There is now strong evidence to suggest that your daily dose of B vitamins may help protect you from Alzheimer’s disease.
Alzheimer’s disease affects 36 million people worldwide. Therefore, a lot of research is put into finding a cure, but unfortunately some of the promising studies have failed late-stage clinical trials. Researchers from the FMRIB Centre at the University of Oxford have shown that a high-dose vitamin B treatment can help prevent cognitive decline and dementia that often lead to Alzheimer’s disease. The results were obtained from a two-year randomized, controlled clinical trial and were published in the prestigious Proceedings of the National Academy of Science (PNAS).
The findings come from a reanalysis of data originally collected in 2010 from 271 older adults suffering from mild cognitive impairment, a form of memory loss considered a potential precursor to Alzheimer’s disease. Although the brain naturally shrinks as we get older (about 0.5 percent per year), in people with mild cognitive impairment this shrinkage takes place twice as fast as usual. In Alzheimer’s patients, shrinkage takes place four times as fast as usual.
The researchers assigned participants to take either a placebo pill or a high daily dose of three B vitamins – folic acid (0.8 mg), vitamin B6 (20 mg) and vitamin B12 (0.5 mg) – over the course of two years. Throughout the trial, participants were given standard memory and cognitive tests. Researchers also scanned some brains before and after to document the effect, if any, there was on brain shrinkage.
They found that memory loss halted in those who took the B vitamins, but not in those who took the placebo. The vitamins also significantly slowed brain shrinkage.
A rapidly shrinking brain is one of the signs of an increased risk for Alzheimer’s. Those taking the B vitamins had 90 percent less shrinkage in their brains.

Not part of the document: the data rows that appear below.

What follows belongs to an exercise in optimizing a design on an open flow for small area and a short achievable clock period; a production flow would make more cautious choices. Function was checked by simulation only, so behaviour that the tests miss may differ from the original.

==> flow/design.v (excerpt) <==
module QPSK_Symbol_Timing_Sync_Top #(
    parameter DATA_WIDTH   = 16,
    parameter MU_WIDTH     = 10,
    parameter MU_FRAC      = 9,
    parameter COEFF_WIDTH  = 16,
    parameter ACC_WIDTH    = 32
)(
    input  wire                         clk,
    input  wire                         rst,
    input  wire signed [DATA_WIDTH-1:0] I_in,
    input  wire signed [DATA_WIDTH-1:0] Q_in,
    output wire signed [DATA_WIDTH-1:0] I_out,
    output wire signed [DATA_WIDTH-1:0] Q_out,
    output reg                          valid_out
);
    reg        [9:0]  mu;
    reg signed [10:0] mu_sum;
    reg               uf;
    reg               mu_nx9;    
    reg signed [9:0]  vk;        
    wire [9:0]  mu_next = {mu_sum[10] & ~mu_sum[9], mu_sum[8:0]};
    wire [10:0] mu_half = {1'b0, mu} + 11'd256;
    wire [10:0] ms_n;
    add_sk #(11) u_ms (.a(mu_half), .b({vk[9], vk}), .ci(1'b0), .s(ms_n), .co());
    always @(posedge clk or posedge rst) begin
        if (rst) begin
            mu     <= 10'd154;
            mu_sum <= 11'sd0;
            mu_nx9 <= 1'b0;
            uf     <= 1'b0;
        end else begin
  ...
For scale: roughly 400 flip-flops, ~67 I/O pins, ~33,000 um^2 of cells after synthesis.
clock: 14.0 ns
lec_check: 0
abc_area: 1
cap_margin: 0
core_margin: 2
core_utilization: 40
cts_buf_list: sky130_fd_sc_hd__clkbuf_4 sky130_fd_sc_hd__clkbuf_8
slew_margin: 0
standard.sh (not shown) runs the stock make flow with config.mk's settings and CLKGATE_MAP_FILE= SYNTH_SCRIPT=/design/flow/synth_recipe.tcl, a recipe that flattens the netlist after the stock synthesis.
==> flow/flow/run.sh <==
#!/bin/bash
# Standard synthesis, then the standard layout with plain buffers on the
# ports and timing repair aimed at a shorter period than the clock (the
# constraints themselves are unchanged).
set -euo pipefail
bash standard.sh synth > synth.log 2>&1
export BUFFER_PORTS_ARGS="-buffer_cell sky130_fd_sc_hd__buf_2"
bash standard.sh SETUP_SLACK_MARGIN=9.8 finish > layout.log 2>&1
Edit:
--- a/flow/config.mk
+++ b/flow/config.mk
@@ -8,2 +8,2 @@
-export ABC_AREA = 1
-export CAP_MARGIN = 0
+export ABC_AREA = 0
+export CAP_MARGIN = 20
@@ -12,2 +12 @@
-export CTS_BUF_LIST = sky130_fd_sc_hd__clkbuf_4 sky130_fd_sc_hd__clkbuf_8
-export SLEW_MARGIN = 0
+export SLEW_MARGIN = 20
=> The changed run went through all stages and came out clean. Cell area is about the same. Critical path depth grows by 16. Synthesized cell count goes down by 14%. First-iteration DRC count came out lower by 10%. Setup slack is worse by 550 ps. Synthesized area goes down by 0.91%. Sequential cell count is unchanged.
Edit:
--- a/flow/flow/run.sh
+++ b/flow/flow/run.sh
@@ -8 +8 @@
-bash standard.sh SETUP_SLACK_MARGIN=9.8 finish > layout.log 2>&1
+bash standard.sh SETUP_SLACK_MARGIN=10.0 finish > layout.log 2>&1
--- a/flow/config.mk
+++ b/flow/config.mk
@@ -8 +8 @@
-export ABC_AREA = 0
+export ABC_AREA = 1
@@ -11 +11 @@
-export CORE_UTILIZATION = 40
+export CORE_UTILIZATION = 55
Wire length is higher by 12%; core utilization increases by 17 points; setup slack gains 630 ps; count of clock-buffer cells in the layout came out lower by 1; fmax goes up by 15%; register-to-register slack improved by 630 ps.
Edit:
--- a/flow/flow/run.sh
+++ b/flow/flow/run.sh
@@ -8 +8 @@
-bash standard.sh SETUP_SLACK_MARGIN=10.0 finish > layout.log 2>&1
+bash standard.sh SETUP_SLACK_MARGIN=9.8 finish > layout.log 2>&1
--- a/flow/config.mk
+++ b/flow/config.mk
@@ -9 +9 @@
-export CAP_MARGIN = 20
+export CAP_MARGIN = 0
@@ -11,2 +11,2 @@
-export CORE_UTILIZATION = 55
-export SLEW_MARGIN = 20
+export CORE_UTILIZATION = 40
+export SLEW_MARGIN = 0
The new run finished clean.
Die area rises by 37%.
Clock-buffer cell count rises by 8.
Global-route usage falls by 8.6 points.
Wire length falls by 4.5%.

==> port drivers added, routing unchanged <==
How much do the figures lean on ideal ports? The routed layouts below were timed once more, with nothing changed but the port constraints.
Step 1 (the two cells are an assumption about what drives the block):
set clk [get_ports {clk}]
set_driving_cell -lib_cell sky130_fd_sc_hd__clkbuf_16 $clk
set_driving_cell -lib_cell sky130_fd_sc_hd__buf_2 [delete_from_list [all_inputs] $clk]
Step 2 also shifts input and output timing later by t, the mid clock arrival at the registers, as if the neighbouring blocks saw the same clock.
Three values: ideal, step 1, step 2; two values: the first two.
run	shift t [ns]	setup WS [ns]	slew at the worst register clock pin (ns)	cell pins on the clock port's net
the first run	0.736	9.873 / 9.812 / 9.350	0.07 / 0.07	1
the second run	0.640	9.319 / 9.319 / 8.850	0.07 / 0.07	1
the third run	0.655	9.947 / 9.947 / 9.460	0.08 / 0.08	1
the fourth run	0.647	9.907 / 9.843 / 9.380	0.07 / 0.07	1
After both steps every run listed still meets setup and hold. For the fourth run, which loses most, drivers alone change the setup slack by -0.064 ns; drivers and shift together by -0.527 ns.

The research also showed that the areas of the brain protected from damage are almost exactly those that Alzheimer’s typically destroys. It includes areas that control how we learn, remember and organize our thoughts, precisely those that gradually atrophy as Alzheimer’s disease progresses.
While these results are preliminary and more research is needed, they do offer promise for a simple, inexpensive intervention in the prevention and treatment of Alzheimer’s disease.